Can't login into Gerrit with a Wikimedia Developer account with non-unique email address
Open, Needs TriagePublic

Description

MediaWiki does not require emails to be unique, but Gerrit apparently does. Create a Wikitech account which uses the same email address as your other secondary wikitech account, try to log in into Gerrit with those credentials and you get a super unhelpful "Authentication failed". Recent example T270064.

Event Timeline

We should probably reject such registration on wikitech where it is easy to provide a non-useless error message.

Peachey88 renamed this task from Can't login into Gerrit with a Wikitech account with non-unique password to Can't login into Gerrit with a Wikitech account with non-unique email address.Dec 16 2020, 7:57 AM
Peachey88 updated the task description. (Show Details)

We should probably reject such registration on wikitech where it is easy to provide a non-useless error message.

You would also need to enforce this in Striker, and any future replacement for Wikitech & Striker for Developer account provisioning (T179463).

bd808 renamed this task from Can't login into Gerrit with a Wikitech account with non-unique email address to Can't login into Gerrit with a Wikimedia Developer account with non-unique email address.Dec 16 2020, 5:36 PM

Thanks for fixing the task description, clearly I was half asleep.

@bd808 is a wikitech fix worth it separately or should it be fixed everywhere at the same time? I can provide a patch for MediaWiki, no idea how to do it with Striker though.
(I wonder if it made sense to centralize things by having Striker use action=createaccount?)

I'm not sure that preventing duplicate emails in the LDAP directory is actually valuable at all. It seems more like an implementation quirk of the external account linkage in Gerrit that it is using a non-unique lookup token than a bug in the Developer account system itself. The backing LDAP directory enforces unique values for uid (shell user name) and cn (Wikitech user name). It really feels like Gerrit linkage should be based on one or the other of these and not mail which is non-unique.

Searching the LDAP directory for duplicate emails is a bit annoying, but it is pretty easy to make a check in Wikitech's db of attached Developer accounts for duplicate emails. At the moment select count(*) as dups, user_email from user group by user_email having dups > 1 order by dups asc; returns 912 rows with duplication counts ranging from 2 to 250. The vast majority of these are duplicate count == 2.

If we block email duplication going forward, do we also need some kind of historic cleanup?
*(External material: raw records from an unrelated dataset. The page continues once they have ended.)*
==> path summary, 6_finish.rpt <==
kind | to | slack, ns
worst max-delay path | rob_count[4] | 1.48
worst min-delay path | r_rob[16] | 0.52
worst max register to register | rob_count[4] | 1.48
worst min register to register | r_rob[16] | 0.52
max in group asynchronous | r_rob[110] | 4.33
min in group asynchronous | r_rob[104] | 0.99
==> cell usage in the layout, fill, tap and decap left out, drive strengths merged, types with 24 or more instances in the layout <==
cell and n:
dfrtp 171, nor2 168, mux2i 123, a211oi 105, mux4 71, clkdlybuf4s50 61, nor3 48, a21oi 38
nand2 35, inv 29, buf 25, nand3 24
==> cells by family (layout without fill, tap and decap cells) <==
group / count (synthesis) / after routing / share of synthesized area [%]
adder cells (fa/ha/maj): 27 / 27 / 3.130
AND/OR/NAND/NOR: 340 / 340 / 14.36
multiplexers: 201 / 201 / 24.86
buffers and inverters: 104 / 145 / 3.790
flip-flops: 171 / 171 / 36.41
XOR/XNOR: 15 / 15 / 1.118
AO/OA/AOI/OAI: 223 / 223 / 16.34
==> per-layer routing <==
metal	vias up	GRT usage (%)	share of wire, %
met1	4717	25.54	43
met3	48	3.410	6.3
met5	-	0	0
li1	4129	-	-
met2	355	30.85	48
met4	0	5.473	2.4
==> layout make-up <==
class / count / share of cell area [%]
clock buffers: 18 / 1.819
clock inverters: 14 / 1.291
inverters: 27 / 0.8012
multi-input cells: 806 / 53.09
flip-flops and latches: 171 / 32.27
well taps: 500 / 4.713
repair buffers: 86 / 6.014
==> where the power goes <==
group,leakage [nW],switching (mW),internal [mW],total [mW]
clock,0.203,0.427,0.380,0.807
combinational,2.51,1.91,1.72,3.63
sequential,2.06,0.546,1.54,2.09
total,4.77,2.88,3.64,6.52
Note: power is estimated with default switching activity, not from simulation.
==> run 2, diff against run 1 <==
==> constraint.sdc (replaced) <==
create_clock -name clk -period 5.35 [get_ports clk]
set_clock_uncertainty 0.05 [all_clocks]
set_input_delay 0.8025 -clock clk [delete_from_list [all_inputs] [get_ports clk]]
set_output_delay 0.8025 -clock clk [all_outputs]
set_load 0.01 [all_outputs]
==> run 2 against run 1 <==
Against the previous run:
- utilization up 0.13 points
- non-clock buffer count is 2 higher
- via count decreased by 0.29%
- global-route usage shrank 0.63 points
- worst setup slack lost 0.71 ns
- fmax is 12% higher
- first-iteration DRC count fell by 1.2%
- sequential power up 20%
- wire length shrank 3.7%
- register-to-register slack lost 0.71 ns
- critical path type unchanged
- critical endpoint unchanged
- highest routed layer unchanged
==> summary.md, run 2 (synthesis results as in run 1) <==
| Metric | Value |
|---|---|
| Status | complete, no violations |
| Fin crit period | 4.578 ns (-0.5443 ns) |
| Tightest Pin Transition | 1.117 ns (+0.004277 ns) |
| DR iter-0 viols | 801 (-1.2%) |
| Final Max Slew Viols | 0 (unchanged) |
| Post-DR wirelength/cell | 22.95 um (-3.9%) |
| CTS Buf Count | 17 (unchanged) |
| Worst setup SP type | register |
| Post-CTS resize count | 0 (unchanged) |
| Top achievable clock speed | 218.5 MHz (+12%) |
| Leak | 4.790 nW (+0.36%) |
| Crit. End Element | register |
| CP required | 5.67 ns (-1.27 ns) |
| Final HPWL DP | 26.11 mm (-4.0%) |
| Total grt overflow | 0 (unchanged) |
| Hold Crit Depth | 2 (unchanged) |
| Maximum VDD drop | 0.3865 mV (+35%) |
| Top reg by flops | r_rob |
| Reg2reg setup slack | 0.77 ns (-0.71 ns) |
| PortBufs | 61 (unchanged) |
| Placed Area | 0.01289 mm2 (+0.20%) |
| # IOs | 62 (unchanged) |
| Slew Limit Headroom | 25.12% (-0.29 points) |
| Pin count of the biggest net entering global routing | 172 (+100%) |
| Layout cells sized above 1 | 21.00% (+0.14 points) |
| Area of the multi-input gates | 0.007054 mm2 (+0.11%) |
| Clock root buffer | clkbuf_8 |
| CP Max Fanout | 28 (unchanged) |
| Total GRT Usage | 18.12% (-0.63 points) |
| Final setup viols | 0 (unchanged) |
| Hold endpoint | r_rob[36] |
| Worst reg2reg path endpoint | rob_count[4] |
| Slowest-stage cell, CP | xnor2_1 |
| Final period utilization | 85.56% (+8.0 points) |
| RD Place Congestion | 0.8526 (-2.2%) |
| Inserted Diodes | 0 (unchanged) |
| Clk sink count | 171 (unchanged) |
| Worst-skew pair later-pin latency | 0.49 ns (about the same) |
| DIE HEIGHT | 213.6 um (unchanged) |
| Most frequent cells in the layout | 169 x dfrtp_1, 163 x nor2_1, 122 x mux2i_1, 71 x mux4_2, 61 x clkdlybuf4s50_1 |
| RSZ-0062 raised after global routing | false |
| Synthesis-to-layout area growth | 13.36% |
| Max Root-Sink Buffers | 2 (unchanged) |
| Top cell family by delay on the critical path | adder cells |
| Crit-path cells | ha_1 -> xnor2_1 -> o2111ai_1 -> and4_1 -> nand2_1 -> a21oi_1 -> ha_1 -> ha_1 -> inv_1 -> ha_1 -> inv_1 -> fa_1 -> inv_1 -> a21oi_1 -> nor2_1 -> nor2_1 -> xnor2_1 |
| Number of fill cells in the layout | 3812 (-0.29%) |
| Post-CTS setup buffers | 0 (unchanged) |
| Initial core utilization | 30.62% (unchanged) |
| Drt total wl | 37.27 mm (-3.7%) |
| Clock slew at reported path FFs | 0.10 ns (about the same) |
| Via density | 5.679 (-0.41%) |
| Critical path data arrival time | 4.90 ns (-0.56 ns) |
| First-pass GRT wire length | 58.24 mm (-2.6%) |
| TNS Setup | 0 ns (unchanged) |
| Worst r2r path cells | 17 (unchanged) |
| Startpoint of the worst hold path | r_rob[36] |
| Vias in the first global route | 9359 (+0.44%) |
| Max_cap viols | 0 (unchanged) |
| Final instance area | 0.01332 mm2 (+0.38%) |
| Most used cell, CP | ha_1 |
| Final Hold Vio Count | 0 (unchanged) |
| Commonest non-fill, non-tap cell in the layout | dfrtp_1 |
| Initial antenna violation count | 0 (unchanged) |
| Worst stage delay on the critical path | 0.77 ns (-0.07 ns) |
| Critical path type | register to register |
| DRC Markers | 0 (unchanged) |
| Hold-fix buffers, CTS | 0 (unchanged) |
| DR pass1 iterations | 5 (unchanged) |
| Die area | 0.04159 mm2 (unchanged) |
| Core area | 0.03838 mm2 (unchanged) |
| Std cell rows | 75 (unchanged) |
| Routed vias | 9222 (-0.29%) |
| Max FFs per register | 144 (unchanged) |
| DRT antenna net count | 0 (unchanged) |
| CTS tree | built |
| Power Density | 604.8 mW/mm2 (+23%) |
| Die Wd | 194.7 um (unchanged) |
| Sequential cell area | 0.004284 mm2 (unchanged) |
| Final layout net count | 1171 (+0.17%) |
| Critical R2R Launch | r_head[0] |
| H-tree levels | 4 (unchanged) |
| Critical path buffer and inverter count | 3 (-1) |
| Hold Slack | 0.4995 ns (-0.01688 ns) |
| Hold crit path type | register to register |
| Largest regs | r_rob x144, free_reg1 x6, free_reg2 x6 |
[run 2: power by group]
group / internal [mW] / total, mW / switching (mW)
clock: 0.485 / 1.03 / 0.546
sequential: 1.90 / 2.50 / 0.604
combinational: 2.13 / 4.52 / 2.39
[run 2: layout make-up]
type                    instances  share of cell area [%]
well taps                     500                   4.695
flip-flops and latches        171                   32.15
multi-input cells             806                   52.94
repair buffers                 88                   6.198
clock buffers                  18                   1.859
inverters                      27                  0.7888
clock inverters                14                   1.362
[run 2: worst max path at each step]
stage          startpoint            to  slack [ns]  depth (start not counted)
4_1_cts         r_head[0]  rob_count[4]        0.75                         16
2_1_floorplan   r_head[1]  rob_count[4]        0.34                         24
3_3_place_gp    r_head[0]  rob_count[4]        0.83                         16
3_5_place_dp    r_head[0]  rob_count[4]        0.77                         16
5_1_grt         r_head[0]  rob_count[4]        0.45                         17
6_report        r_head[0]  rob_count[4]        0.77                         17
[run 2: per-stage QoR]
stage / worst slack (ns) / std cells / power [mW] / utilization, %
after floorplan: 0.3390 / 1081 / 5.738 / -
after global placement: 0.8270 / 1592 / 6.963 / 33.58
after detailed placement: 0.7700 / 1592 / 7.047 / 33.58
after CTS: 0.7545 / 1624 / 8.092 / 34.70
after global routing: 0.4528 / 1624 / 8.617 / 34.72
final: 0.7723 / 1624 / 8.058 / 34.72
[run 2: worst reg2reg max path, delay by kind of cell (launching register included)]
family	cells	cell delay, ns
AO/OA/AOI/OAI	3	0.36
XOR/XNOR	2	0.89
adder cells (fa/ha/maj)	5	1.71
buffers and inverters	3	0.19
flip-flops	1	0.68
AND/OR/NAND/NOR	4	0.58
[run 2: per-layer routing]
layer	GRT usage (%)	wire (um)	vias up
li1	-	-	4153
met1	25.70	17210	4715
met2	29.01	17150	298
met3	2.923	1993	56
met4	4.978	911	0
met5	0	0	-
$ cat src/rtl/io_interrupt_unit_pkg.sv
// io_interrupt_unit_pkg: I/O function codes, timing/decode indices and flag reset values
package io_interrupt_unit_pkg;
  localparam logic [3:0] IO_INP = 4'h8;
  localparam logic [3:0] IO_OUT = 4'h4;
  localparam logic [3:0] IO_SKI = 4'h2;
  localparam logic [3:0] IO_SKO = 4'h1;
  localparam logic [3:0] IO_ION = 4'hC;
  localparam logic [3:0] IO_IOF = 4'h3;
  localparam int T0 = 0;
  localparam int T1 = 1;
  localparam int T2 = 2;
  localparam int T3 = 3;
  localparam int D7 = 7;
  localparam logic FGI_RST = 1'b0;
  localparam logic FGO_RST = 1'b1;
endpackage

$ cat src/rtl/io_flag_channel.sv
// io_flag_channel: byte register plus full flag, write wins over read; INV exposes the flag as "empty"
module io_flag_channel #(
  parameter int DATA_W = 8,
  parameter bit INV = 1'b0,
  parameter bit OVERWRITE = 1'b0,
  parameter bit RST_FLAG = 1'b0
) (
  input  logic              CLK,
  input  logic              RST_N,
  input  logic              wr_valid,
  input  logic [DATA_W-1:0] wr_data,
  input  logic              rd_ready,
  output logic [DATA_W-1:0] data,
  output logic              flag
);
  logic full, wr;
  assign wr = wr_valid & (OVERWRITE | ~full);
  assign flag = full ^ INV;
  always_ff @(posedge CLK) begin
    if (!RST_N) begin
      data <= '0;
      full <= RST_FLAG ^ INV;
    end else begin
      if (wr) data <= wr_data;
      full <= wr ? 1'b1 : rd_ready ? 1'b0 : full;
    end
  end
endmodule
File: src/rtl/core_pkg.sv
// Shared definitions for the 5-stage MIPS core: widths, ALU-op and opcode
// encodings, the decoded control bundle and a small input-cleaning helper.
package core_pkg;

  localparam int DATA_W_C = 32;
  localparam int REG_W_C  = 5;
  localparam int AOP_W_C  = 3;
  localparam int CNT_W_C  = 16;

  localparam logic [2:0] AOP_LW    = 3'b000;
  localparam logic [2:0] AOP_BEQ   = 3'b001;
  localparam logic [2:0] AOP_RTYPE = 3'b010;
  localparam logic [2:0] AOP_ADDI  = 3'b011;
  localparam logic [2:0] AOP_SLTI  = 3'b100;
  localparam logic [2:0] AOP_ANDI  = 3'b101;
  localparam logic [2:0] AOP_ORI   = 3'b110;
  localparam logic [2:0] AOP_SW    = 3'b111;

  localparam logic [5:0] OP_RTYPE = 6'h00;
  localparam logic [5:0] OP_BEQ   = 6'h04;
  localparam logic [5:0] OP_ADDI  = 6'h08;
  localparam logic [5:0] OP_SLTI  = 6'h0a;
  localparam logic [5:0] OP_ANDI  = 6'h0c;
  localparam logic [5:0] OP_ORI   = 6'h0d;
  localparam logic [5:0] OP_LW    = 6'h23;
  localparam logic [5:0] OP_SW    = 6'h2b;

  typedef struct packed {
    logic               reg_ds;
    logic               branch;
    logic               mread;
    logic               mtor;
    logic [AOP_W_C-1:0] aop;
    logic               mwrite;
    logic               alusrc;
    logic               urw;
  } ctrl_t;

  // An unknown decoder bit falls to the else branch and is stored as 0.
  function automatic logic clean_bit(input logic b);
    if (b) begin
      return 1'b1;
    end else begin
      return 1'b0;
    end
  endfunction

endpackage

File: src/rtl/hazard_detect.sv
// Load-use hazard detector: flags an ID instruction that reads the register
// a load in EX is about to write, and derives the front-end stall.
module hazard_detect
  import core_pkg::*;
#(
  parameter int REG_W = REG_W_C
) (
  input  logic             ex_valid_i,
  input  logic             ex_mread_i,
  input  logic [REG_W-1:0] ex_rt_i,
  input  logic             id_valid_i,
  input  logic [REG_W-1:0] id_rs_i,
  input  logic [REG_W-1:0] id_rt_i,
  input  logic             reg_ds_i,
  input  logic             mwrite_i,
  input  logic             branch_i,
  input  logic             flush_i,
  input  logic             hold_i,
  output logic             load_use_o,
  output logic             stall_o
);

  logic uses_rt_s;
  logic rt_nonzero_s;

  // A taken-branch flush kills the load-use bubble, so it no longer stalls.
  always_comb begin
    uses_rt_s    = reg_ds_i | mwrite_i | branch_i;
    rt_nonzero_s = (ex_rt_i != {REG_W{1'b0}});
    load_use_o   = ex_valid_i & ex_mread_i & rt_nonzero_s & id_valid_i &
                   ((ex_rt_i == id_rs_i) | ((ex_rt_i == id_rt_i) & uses_rt_s));
    stall_o      = hold_i | (load_use_o & ~flush_i);
  end

endmodule

File: src/rtl/id_ex_stage.sv
// ID/EX pipeline register with load-use bubble insertion, branch flush,
// downstream hold and a saturating count of load-use stall cycles.
module id_ex_stage
  import core_pkg::*;
#(
  parameter int DATA_W = DATA_W_C,
  parameter int REG_W  = REG_W_C,
  parameter int AOP_W  = AOP_W_C,
  parameter int CNT_W  = CNT_W_C
) (
  input  logic              clk,
  input  logic              rst_n,
  input  logic              id_valid_i,
  input  logic              RegDs_i,
  input  logic              Branch_i,
  input  logic              MRead_i,
  input  logic              MtoR_i,
  input  logic              MWrite_i,
  input  logic              ALUsrc_i,
  input  logic              Urw_i,
  input  logic [AOP_W-1:0]  AOp_i,
  input  logic [DATA_W-1:0] pc4_i,
  input  logic [DATA_W-1:0] rs_data_i,
  input  logic [DATA_W-1:0] rt_data_i,
  input  logic [DATA_W-1:0] imm_i,
  input  logic [REG_W-1:0]  rs_i,
  input  logic [REG_W-1:0]  rt_i,
  input  logic [REG_W-1:0]  rd_i,
  input  logic              flush_i,
  input  logic              hold_i,
  output logic              stall_o,
  output logic              ex_valid_o,
  output logic              RegDs_o,
  output logic              Branch_o,
  output logic              MRead_o,
  output logic              MtoR_o,
  output logic              MWrite_o,
  output logic              ALUsrc_o,
  output logic              Urw_o,
  output logic [AOP_W-1:0]  AOp_o,
  output logic [DATA_W-1:0] pc4_o,
  output logic [DATA_W-1:0] rs_data_o,
  output logic [DATA_W-1:0] rt_data_o,
  output logic [DATA_W-1:0] imm_o,
  output logic [REG_W-1:0]  rs_o,
  output logic [REG_W-1:0]  rt_o,
  output logic [REG_W-1:0]  rd_o,
  output logic [CNT_W-1:0]  stall_cnt_o
);

  logic              ex_valid_q, ex_valid_d;
  ctrl_t             ctrl_q, ctrl_d, ctrl_in_s;
  logic [DATA_W-1:0] pc4_q, pc4_d, rs_data_q, rs_data_d;
  logic [DATA_W-1:0] rt_data_q, rt_data_d, imm_q, imm_d;
  logic [REG_W-1:0]  rs_q, rs_d, rt_q, rt_d, rd_q, rd_d;
  logic [CNT_W-1:0]  stall_cnt_q, stall_cnt_d;
  logic              load_use_s;

  hazard_detect #(.REG_W(REG_W)) u_hazard (
    .ex_valid_i (ex_valid_q),
    .ex_mread_i (ctrl_q.mread),
    .ex_rt_i    (rt_q),
    .id_valid_i (id_valid_i),
    .id_rs_i    (rs_i),
    .id_rt_i    (rt_i),
    .reg_ds_i   (RegDs_i),
    .mwrite_i   (MWrite_i),
    .branch_i   (Branch_i),
    .flush_i    (flush_i),
    .hold_i     (hold_i),
    .load_use_o (load_use_s),
    .stall_o    (stall_o)
  );

  // Clean decoder bits; register write-back selects only matter with Urw set.
  always_comb begin
    ctrl_in_s        = '0;
    ctrl_in_s.reg_ds = clean_bit(RegDs_i) & clean_bit(Urw_i);
    ctrl_in_s.branch = clean_bit(Branch_i);
    ctrl_in_s.mread  = clean_bit(MRead_i);
    ctrl_in_s.mtor   = clean_bit(MtoR_i) & clean_bit(Urw_i);
    for (int i = 0; i < AOP_W; i++) begin
      ctrl_in_s.aop[i] = clean_bit(AOp_i[i]);
    end
    ctrl_in_s.mwrite = clean_bit(MWrite_i);
    ctrl_in_s.alusrc = clean_bit(ALUsrc_i);
    ctrl_in_s.urw    = clean_bit(Urw_i);
  end

  // Next state: flush beats hold, hold beats load-use bubble, else capture.
  always_comb begin
    ex_valid_d = ex_valid_q;
    ctrl_d     = ctrl_q;
    pc4_d      = pc4_q;
    rs_data_d  = rs_data_q;
    rt_data_d  = rt_data_q;
    imm_d      = imm_q;
    rs_d       = rs_q;
    rt_d       = rt_q;
    rd_d       = rd_q;
    if (flush_i) begin
      ex_valid_d = 1'b0;
      ctrl_d     = '0;
    end else if (hold_i) begin
      ex_valid_d = ex_valid_q;
    end else if (load_use_s) begin
      ex_valid_d = 1'b0;
      ctrl_d     = '0;
    end else if (id_valid_i) begin
      ex_valid_d = 1'b1;
      ctrl_d     = ctrl_in_s;
      pc4_d      = pc4_i;
      rs_data_d  = rs_data_i;
      rt_data_d  = rt_data_i;
      imm_d      = imm_i;
      rs_d       = rs_i;
      rt_d       = rt_i;
      rd_d       = rd_i;
    end else begin
      ex_valid_d = 1'b0;
      ctrl_d     = '0;
    end
  end

  // Saturating count of edges that actually insert a load-use bubble.
  always_comb begin
    stall_cnt_d = stall_cnt_q;
    if (load_use_s && !flush_i && !hold_i && (stall_cnt_q != {CNT_W{1'b1}})) begin
      stall_cnt_d = stall_cnt_q + {{(CNT_W-1){1'b0}}, 1'b1};
    end else begin
      stall_cnt_d = stall_cnt_q;
    end
  end

  // Pipeline register bank and counter with synchronous reset.
  always_ff @(posedge clk) begin
    if (!rst_n) begin
      ex_valid_q  <= 1'b0;
      ctrl_q      <= '0;
      pc4_q       <= {DATA_W{1'b0}};
      rs_data_q   <= {DATA_W{1'b0}};
      rt_data_q   <= {DATA_W{1'b0}};
      imm_q       <= {DATA_W{1'b0}};
      rs_q        <= {REG_W{1'b0}};
      rt_q        <= {REG_W{1'b0}};
      rd_q        <= {REG_W{1'b0}};
      stall_cnt_q <= {CNT_W{1'b0}};
    end else begin
      ex_valid_q  <= ex_valid_d;
      ctrl_q      <= ctrl_d;
      pc4_q       <= pc4_d;
      rs_data_q   <= rs_data_d;
      rt_data_q   <= rt_data_d;
      imm_q       <= imm_d;
      rs_q        <= rs_d;
      rt_q        <= rt_d;
      rd_q        <= rd_d;
      stall_cnt_q <= stall_cnt_d;
    end
  end

  assign ex_valid_o  = ex_valid_q;
  assign RegDs_o     = ctrl_q.reg_ds;
  assign Branch_o    = ctrl_q.branch;
  assign MRead_o     = ctrl_q.mread;
  assign MtoR_o      = ctrl_q.mtor;
  assign AOp_o       = ctrl_q.aop;
  assign MWrite_o    = ctrl_q.mwrite;
  assign ALUsrc_o    = ctrl_q.alusrc;
  assign Urw_o       = ctrl_q.urw;
  assign pc4_o       = pc4_q;
  assign rs_data_o   = rs_data_q;
  assign rt_data_o   = rt_data_q;
  assign imm_o       = imm_q;
  assign rs_o        = rs_q;
  assign rt_o        = rt_q;
  assign rd_o        = rd_q;
  assign stall_cnt_o = stall_cnt_q;

endmodule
What do we do for folks who want/need bot accounts that they do not intend to use with Gerrit?

Gerrit does the mapping between its internal account and the LDAP account using the LDAP cn field normalized to lower case. The email is not involved there.

However since Gerrit 2.16, uniqueness of emails across accounts is enforced. Apparently it caused troubles with some external authentication system which might use an email as the id key. https://gerrit-review.googlesource.com/c/gerrit/+/169970 . The commit states that duplicate email would not cause any trouble when the external id is not an email (such as LDAP with cn) but there is no feature flag to disable the uniqueness enforcement.

For the wiki bot accounts, I guess one can use an email alias by appending to their mailbox name an extra string prefixed by + (ex: jane+wikitechbot@example.org get delivered to jane mailbox). Not all email providers support that, but the large majority probably do (gmail definitely does). That might be a good enough workaround.

For the wiki bot accounts, I guess one can use an email alias by appending to their mailbox name an extra string prefixed by + (ex: jane+wikitechbot@example.org get delivered to jane mailbox). Not all email providers support that, but the large majority probably do (gmail definitely does). That might be a good enough workaround.

Sure, requiring unique email addresses is not a problematic limitation. Having to figure out from a completely generic error message what is going on is a waste of time though.